▶ [WHAT YOU WILL DO]: Look through the data below and, wherever a line carries the word "endmodule", please copy that line.

--- GIVEN DATA ---

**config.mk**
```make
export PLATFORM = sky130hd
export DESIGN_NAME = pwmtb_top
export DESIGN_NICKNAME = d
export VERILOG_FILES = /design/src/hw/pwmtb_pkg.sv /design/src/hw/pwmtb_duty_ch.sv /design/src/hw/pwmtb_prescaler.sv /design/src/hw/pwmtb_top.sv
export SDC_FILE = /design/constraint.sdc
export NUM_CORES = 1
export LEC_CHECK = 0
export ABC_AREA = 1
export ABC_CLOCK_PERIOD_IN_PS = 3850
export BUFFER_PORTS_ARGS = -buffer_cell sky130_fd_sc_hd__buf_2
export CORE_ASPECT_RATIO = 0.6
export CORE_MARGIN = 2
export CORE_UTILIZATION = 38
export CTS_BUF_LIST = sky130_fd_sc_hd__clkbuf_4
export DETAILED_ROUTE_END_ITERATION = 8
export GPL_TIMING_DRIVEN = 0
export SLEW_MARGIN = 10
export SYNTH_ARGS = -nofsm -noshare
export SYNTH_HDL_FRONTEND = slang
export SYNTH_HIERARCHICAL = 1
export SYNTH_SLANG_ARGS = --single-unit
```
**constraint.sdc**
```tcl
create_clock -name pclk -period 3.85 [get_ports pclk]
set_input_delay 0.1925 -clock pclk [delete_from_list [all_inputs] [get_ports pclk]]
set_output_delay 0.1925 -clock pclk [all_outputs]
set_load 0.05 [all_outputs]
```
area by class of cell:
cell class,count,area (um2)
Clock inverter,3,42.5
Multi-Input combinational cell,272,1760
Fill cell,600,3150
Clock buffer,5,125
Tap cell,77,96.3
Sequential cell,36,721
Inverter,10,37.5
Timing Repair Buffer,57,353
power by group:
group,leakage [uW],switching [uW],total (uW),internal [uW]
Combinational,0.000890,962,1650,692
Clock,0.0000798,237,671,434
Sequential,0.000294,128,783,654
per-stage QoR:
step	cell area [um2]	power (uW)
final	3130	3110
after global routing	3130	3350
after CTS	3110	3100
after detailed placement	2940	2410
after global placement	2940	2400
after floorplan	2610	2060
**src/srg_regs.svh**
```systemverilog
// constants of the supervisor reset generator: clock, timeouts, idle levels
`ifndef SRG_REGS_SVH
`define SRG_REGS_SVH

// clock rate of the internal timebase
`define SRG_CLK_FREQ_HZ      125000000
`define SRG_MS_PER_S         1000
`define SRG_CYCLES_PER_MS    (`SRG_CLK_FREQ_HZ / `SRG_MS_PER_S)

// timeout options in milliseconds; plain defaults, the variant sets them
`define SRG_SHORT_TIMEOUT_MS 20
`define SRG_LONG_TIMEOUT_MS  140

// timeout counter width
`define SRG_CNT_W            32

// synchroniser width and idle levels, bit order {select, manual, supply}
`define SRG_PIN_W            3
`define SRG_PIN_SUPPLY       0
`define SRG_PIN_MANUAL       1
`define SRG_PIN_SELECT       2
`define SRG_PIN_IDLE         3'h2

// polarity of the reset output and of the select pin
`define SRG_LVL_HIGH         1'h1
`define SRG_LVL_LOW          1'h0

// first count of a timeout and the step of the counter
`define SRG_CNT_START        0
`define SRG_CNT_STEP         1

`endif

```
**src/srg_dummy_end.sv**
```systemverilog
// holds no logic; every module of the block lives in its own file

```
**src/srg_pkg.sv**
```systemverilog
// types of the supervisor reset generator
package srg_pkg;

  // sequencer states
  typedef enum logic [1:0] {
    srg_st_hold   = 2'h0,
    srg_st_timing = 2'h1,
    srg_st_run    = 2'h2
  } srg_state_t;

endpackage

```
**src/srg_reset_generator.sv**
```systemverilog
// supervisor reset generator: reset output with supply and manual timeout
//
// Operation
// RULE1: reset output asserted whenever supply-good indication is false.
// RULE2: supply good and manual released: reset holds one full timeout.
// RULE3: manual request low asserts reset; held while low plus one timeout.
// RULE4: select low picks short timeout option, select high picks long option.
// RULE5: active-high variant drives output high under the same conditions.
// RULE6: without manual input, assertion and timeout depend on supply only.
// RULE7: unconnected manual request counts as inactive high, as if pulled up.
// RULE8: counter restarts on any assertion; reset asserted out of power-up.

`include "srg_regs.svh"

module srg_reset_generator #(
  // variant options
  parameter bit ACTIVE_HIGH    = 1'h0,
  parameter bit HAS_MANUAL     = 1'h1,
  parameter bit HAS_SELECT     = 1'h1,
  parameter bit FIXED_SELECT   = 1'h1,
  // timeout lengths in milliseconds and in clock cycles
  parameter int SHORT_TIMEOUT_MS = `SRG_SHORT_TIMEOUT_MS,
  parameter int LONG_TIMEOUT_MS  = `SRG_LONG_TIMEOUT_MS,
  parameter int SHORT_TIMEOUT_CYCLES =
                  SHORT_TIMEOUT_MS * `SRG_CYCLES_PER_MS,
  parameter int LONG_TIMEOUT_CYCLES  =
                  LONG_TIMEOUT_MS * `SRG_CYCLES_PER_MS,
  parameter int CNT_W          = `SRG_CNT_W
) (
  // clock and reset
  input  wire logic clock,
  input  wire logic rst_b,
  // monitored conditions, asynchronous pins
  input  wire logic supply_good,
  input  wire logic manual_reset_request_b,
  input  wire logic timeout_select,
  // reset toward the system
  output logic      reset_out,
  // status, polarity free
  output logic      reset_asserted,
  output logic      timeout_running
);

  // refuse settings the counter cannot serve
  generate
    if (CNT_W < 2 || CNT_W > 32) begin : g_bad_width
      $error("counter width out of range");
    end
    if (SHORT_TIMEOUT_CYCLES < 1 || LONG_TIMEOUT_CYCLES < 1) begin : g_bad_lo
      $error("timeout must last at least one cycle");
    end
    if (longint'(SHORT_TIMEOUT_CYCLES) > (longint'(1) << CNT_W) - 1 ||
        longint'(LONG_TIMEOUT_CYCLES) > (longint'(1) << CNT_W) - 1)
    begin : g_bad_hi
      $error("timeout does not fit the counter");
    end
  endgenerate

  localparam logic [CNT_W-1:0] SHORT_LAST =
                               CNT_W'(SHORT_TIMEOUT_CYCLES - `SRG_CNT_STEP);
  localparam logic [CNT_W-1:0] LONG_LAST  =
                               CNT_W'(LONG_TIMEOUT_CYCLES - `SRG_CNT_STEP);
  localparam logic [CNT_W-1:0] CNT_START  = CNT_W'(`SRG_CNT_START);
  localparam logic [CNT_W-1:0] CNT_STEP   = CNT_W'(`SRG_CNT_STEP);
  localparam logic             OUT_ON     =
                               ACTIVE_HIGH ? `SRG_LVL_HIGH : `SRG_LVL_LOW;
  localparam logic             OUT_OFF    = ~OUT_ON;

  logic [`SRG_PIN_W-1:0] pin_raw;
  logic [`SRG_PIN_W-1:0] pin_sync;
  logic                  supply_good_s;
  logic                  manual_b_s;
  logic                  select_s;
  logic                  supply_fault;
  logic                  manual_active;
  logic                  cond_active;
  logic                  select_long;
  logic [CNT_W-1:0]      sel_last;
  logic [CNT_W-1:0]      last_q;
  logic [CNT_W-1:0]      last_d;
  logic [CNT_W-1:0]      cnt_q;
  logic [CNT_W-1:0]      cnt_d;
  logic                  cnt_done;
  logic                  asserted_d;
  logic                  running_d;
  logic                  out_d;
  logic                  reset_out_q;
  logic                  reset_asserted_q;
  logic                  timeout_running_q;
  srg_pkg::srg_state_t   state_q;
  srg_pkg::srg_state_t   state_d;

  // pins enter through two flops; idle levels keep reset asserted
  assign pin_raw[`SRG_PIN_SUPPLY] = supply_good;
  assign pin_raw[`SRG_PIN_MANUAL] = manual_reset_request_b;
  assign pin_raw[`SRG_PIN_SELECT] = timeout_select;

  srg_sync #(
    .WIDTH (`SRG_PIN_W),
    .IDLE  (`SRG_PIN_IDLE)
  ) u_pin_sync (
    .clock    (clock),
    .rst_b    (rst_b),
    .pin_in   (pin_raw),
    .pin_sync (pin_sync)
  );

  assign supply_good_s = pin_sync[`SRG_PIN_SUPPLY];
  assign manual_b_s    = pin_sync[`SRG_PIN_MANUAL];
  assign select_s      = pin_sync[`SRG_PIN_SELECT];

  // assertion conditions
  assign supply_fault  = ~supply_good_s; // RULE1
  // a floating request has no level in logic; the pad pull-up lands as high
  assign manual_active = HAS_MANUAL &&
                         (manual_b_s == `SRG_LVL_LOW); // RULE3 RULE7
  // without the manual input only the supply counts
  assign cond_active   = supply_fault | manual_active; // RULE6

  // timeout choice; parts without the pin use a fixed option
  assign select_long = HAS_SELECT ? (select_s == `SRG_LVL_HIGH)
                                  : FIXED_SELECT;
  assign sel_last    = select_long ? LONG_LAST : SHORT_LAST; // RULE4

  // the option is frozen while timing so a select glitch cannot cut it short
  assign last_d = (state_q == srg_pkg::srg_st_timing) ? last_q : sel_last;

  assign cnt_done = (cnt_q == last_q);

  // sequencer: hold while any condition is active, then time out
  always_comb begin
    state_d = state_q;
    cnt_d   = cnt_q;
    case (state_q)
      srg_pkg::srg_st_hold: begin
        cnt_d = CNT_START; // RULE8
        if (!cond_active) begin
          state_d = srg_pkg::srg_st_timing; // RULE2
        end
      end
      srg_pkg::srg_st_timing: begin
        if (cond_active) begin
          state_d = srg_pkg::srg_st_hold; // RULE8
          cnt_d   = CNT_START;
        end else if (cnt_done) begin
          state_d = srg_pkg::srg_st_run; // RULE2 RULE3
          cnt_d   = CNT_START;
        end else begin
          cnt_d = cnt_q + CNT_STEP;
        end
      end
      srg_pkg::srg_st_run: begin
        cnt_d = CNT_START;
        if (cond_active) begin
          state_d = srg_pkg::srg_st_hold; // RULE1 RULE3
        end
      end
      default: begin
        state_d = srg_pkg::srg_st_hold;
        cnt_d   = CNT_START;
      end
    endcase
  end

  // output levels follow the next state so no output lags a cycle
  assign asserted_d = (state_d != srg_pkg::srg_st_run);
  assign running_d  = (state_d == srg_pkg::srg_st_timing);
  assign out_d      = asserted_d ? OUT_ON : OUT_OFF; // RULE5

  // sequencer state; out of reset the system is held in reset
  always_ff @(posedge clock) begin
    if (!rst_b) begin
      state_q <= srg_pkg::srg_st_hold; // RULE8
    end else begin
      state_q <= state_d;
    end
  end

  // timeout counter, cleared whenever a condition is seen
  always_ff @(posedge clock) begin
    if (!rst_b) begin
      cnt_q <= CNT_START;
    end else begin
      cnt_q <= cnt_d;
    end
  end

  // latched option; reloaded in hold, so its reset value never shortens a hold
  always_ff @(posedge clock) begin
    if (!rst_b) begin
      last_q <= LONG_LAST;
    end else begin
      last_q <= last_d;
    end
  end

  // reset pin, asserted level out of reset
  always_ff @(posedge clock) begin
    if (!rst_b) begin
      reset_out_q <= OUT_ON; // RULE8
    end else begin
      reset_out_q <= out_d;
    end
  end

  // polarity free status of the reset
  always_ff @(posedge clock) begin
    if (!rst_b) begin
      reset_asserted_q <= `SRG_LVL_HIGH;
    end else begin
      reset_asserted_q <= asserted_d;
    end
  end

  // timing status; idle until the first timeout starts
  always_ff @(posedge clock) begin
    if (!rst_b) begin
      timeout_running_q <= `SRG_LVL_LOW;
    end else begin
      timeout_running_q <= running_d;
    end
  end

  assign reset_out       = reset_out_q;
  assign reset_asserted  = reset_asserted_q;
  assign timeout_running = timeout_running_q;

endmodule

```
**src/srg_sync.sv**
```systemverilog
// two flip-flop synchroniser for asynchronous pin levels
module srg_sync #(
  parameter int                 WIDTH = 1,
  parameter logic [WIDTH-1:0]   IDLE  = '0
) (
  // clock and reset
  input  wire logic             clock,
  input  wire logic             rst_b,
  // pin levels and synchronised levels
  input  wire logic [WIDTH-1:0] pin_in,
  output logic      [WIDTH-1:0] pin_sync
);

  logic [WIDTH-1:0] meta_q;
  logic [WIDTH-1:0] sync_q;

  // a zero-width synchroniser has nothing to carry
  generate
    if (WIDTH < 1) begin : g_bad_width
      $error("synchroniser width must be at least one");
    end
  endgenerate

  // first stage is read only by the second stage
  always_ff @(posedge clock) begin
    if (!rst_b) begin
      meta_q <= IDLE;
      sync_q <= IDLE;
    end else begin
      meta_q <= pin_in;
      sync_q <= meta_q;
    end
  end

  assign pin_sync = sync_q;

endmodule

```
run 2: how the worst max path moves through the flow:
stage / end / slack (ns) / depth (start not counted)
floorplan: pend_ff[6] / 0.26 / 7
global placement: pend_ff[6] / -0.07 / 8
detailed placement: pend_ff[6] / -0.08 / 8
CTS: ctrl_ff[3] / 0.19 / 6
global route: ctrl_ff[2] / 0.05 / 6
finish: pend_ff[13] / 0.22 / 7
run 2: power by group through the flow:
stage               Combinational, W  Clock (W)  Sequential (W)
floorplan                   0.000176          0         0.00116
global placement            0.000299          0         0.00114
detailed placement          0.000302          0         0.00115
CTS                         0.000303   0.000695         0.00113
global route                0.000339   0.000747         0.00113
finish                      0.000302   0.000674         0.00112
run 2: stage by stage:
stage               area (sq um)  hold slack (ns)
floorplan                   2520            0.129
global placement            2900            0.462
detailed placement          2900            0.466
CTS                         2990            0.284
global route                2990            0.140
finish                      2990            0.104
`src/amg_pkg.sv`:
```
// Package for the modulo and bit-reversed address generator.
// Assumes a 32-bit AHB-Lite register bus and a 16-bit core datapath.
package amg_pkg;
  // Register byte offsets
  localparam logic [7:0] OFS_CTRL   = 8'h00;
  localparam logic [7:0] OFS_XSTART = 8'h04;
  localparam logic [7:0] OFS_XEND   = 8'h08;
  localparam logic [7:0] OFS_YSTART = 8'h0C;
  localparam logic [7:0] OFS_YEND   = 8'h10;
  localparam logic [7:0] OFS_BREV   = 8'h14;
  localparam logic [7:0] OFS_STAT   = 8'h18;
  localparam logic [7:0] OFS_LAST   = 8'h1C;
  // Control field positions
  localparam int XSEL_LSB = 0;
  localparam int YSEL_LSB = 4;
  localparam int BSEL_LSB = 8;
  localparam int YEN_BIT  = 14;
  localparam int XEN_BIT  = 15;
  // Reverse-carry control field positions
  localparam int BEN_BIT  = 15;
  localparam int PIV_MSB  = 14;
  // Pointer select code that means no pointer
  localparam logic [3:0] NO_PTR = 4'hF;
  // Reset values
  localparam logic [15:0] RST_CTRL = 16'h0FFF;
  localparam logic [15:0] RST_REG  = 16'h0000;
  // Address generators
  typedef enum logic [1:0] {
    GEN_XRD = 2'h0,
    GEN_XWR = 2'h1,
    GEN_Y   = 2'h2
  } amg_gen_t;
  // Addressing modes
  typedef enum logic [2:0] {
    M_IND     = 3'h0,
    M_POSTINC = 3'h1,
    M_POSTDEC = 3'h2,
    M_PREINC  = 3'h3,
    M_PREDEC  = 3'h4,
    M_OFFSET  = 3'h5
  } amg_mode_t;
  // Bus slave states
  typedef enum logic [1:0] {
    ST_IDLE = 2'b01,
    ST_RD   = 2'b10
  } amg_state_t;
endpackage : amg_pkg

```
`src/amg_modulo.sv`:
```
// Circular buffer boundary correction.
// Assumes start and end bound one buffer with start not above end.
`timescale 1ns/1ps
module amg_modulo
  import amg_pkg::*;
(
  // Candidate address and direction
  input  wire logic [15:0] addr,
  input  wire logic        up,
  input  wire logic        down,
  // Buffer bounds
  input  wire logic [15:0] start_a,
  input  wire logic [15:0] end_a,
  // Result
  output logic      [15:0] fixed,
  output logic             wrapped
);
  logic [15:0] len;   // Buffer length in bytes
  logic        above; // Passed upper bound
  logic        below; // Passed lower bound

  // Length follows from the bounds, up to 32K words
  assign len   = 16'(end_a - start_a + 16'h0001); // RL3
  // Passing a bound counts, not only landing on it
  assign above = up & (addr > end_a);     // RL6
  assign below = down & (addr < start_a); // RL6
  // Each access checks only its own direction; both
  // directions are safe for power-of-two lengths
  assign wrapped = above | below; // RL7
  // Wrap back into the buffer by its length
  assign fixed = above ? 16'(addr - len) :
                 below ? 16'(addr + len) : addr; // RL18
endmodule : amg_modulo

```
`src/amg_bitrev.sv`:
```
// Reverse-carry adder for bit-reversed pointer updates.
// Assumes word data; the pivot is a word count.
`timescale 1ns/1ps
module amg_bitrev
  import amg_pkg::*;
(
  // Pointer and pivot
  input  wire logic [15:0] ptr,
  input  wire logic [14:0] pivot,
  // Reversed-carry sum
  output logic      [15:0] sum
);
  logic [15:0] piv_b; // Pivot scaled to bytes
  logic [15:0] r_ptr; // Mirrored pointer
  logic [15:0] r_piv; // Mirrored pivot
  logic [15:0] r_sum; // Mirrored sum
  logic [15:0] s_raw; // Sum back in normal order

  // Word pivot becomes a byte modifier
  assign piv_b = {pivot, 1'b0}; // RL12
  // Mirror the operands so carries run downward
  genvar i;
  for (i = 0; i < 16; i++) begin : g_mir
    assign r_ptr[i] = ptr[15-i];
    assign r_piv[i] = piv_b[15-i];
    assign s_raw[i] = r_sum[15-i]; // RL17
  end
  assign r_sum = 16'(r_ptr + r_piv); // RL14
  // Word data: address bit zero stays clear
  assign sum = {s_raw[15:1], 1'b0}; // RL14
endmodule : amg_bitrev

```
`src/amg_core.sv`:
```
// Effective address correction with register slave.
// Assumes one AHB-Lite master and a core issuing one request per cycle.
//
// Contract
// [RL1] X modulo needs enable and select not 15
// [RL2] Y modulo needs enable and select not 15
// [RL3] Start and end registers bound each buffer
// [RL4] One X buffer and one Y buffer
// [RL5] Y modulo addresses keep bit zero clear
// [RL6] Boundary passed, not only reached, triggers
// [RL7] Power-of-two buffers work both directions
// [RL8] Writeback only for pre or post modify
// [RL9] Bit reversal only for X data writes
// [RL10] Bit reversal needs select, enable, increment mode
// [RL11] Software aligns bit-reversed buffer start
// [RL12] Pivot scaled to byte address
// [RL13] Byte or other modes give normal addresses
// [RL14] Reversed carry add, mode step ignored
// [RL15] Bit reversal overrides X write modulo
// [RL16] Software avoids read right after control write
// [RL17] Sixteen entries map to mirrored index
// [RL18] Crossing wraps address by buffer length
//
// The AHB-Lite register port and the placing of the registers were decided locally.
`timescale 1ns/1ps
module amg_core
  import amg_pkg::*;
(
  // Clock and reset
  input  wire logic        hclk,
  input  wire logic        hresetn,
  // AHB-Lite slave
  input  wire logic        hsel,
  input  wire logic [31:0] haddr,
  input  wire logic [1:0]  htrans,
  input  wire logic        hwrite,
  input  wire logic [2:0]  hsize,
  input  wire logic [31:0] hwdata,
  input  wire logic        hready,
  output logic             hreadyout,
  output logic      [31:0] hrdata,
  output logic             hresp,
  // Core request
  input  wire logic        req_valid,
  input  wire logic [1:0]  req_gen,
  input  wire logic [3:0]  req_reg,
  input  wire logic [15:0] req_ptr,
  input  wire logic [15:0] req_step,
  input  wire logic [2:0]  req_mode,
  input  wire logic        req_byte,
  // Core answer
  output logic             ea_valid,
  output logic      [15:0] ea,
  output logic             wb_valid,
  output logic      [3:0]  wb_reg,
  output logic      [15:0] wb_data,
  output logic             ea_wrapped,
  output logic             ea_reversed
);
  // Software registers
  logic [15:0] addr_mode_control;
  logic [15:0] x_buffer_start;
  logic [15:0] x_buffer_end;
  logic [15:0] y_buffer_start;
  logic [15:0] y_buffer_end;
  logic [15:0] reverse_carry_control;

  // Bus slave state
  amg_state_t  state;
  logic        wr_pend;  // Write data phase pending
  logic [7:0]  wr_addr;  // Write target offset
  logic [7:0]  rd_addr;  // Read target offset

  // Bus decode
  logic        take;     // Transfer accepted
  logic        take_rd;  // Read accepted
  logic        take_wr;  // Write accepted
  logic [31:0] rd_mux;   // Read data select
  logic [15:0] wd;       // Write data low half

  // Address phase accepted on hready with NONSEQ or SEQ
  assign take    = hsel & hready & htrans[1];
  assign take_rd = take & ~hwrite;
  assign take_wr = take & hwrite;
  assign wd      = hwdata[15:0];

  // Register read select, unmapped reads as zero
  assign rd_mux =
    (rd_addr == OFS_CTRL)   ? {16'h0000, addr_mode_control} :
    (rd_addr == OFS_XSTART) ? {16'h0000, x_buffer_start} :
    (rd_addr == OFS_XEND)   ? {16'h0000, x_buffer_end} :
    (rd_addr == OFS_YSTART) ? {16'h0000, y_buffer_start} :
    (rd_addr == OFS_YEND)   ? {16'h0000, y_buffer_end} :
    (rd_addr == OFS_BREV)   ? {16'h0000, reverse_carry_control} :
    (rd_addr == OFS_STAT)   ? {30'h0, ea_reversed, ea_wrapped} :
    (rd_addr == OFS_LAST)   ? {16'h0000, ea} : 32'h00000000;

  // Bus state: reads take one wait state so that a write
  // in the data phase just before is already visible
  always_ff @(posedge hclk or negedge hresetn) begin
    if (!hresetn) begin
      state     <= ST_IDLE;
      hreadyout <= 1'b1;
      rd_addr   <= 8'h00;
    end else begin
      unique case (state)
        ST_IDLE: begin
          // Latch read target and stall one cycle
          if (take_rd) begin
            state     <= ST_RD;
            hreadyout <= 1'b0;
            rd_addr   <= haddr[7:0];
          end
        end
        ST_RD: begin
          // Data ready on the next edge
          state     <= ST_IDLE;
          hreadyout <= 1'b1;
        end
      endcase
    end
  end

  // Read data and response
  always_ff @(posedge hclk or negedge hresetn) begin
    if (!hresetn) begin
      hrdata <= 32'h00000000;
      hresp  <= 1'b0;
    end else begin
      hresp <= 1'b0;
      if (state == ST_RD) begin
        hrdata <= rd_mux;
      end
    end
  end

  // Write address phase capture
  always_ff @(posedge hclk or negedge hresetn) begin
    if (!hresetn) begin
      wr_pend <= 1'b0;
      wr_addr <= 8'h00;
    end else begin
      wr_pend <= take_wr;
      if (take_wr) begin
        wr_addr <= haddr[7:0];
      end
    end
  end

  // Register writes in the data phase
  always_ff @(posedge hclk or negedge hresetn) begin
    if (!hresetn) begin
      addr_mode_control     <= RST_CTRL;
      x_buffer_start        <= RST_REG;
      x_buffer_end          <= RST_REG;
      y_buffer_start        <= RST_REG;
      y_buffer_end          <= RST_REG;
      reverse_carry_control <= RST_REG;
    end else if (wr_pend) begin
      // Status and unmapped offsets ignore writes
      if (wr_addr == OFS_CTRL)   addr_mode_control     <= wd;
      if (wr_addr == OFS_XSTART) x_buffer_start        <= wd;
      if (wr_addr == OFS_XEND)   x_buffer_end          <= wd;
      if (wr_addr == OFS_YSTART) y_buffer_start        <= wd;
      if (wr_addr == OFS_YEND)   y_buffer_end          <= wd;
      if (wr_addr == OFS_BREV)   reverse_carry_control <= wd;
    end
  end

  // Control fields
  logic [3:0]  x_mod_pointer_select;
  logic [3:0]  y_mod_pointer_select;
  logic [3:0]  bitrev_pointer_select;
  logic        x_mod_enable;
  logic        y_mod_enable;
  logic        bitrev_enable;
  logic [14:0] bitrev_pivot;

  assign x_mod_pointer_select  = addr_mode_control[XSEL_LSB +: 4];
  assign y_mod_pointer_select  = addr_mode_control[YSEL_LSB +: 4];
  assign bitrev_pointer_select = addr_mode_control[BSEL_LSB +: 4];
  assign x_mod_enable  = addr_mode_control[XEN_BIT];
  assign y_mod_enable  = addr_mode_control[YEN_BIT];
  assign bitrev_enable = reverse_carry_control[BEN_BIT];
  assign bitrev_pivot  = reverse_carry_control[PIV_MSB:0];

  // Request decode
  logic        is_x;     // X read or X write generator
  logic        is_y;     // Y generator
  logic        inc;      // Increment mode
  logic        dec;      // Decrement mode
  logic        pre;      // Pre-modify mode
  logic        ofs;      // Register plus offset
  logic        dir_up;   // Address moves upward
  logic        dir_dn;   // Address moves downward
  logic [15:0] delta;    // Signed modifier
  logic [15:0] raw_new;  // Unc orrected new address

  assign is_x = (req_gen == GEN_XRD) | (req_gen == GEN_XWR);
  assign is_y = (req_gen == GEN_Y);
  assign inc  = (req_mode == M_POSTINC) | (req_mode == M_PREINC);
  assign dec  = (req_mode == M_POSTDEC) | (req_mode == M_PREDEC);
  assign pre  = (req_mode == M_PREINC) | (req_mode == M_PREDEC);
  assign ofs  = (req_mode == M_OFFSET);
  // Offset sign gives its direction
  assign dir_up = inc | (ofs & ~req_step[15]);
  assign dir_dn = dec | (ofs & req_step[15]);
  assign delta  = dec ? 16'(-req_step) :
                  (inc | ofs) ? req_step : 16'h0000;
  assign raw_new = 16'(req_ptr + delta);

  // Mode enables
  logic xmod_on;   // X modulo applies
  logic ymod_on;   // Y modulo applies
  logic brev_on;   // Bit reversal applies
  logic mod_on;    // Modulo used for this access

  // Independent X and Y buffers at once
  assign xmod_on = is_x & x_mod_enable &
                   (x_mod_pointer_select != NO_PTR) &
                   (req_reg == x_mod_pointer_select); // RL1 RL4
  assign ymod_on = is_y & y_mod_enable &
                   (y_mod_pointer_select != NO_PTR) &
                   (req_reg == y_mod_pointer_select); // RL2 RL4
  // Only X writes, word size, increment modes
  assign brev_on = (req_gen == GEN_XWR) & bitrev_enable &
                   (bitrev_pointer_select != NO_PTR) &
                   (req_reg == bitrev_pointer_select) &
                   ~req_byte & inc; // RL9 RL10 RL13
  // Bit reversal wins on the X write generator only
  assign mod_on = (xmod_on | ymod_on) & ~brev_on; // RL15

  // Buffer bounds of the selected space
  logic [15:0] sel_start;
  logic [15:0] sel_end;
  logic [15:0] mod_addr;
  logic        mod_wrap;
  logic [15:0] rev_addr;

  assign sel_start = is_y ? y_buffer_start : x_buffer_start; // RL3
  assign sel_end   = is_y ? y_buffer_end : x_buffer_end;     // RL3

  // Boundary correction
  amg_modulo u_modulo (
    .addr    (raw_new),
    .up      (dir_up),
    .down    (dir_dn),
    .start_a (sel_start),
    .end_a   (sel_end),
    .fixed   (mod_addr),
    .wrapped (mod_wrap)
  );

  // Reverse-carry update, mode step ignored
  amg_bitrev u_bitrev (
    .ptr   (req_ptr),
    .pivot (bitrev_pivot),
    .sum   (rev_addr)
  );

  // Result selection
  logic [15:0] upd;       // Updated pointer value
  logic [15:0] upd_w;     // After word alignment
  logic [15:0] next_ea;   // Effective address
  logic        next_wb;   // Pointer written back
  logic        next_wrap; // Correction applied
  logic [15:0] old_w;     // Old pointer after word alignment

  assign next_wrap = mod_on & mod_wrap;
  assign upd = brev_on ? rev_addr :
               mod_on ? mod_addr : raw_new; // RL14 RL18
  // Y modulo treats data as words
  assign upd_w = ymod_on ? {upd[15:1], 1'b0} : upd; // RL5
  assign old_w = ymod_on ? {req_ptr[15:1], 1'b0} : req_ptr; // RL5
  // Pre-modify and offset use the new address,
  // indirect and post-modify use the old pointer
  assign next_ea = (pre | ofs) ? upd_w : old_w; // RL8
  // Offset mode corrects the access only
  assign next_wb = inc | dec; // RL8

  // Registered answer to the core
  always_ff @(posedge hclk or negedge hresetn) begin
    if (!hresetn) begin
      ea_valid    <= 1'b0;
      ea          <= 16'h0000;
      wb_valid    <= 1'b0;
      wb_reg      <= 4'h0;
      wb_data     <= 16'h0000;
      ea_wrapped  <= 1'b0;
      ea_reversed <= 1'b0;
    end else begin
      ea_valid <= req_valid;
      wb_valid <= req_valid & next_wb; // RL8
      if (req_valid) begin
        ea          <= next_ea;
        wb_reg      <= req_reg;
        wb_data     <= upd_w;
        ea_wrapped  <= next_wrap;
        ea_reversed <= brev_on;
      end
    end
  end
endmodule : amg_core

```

---

▶ [EXERCISE SOLUTION]:
endmodule
endmodule
endmodule : amg_modulo
endmodule : amg_bitrev
endmodule : amg_core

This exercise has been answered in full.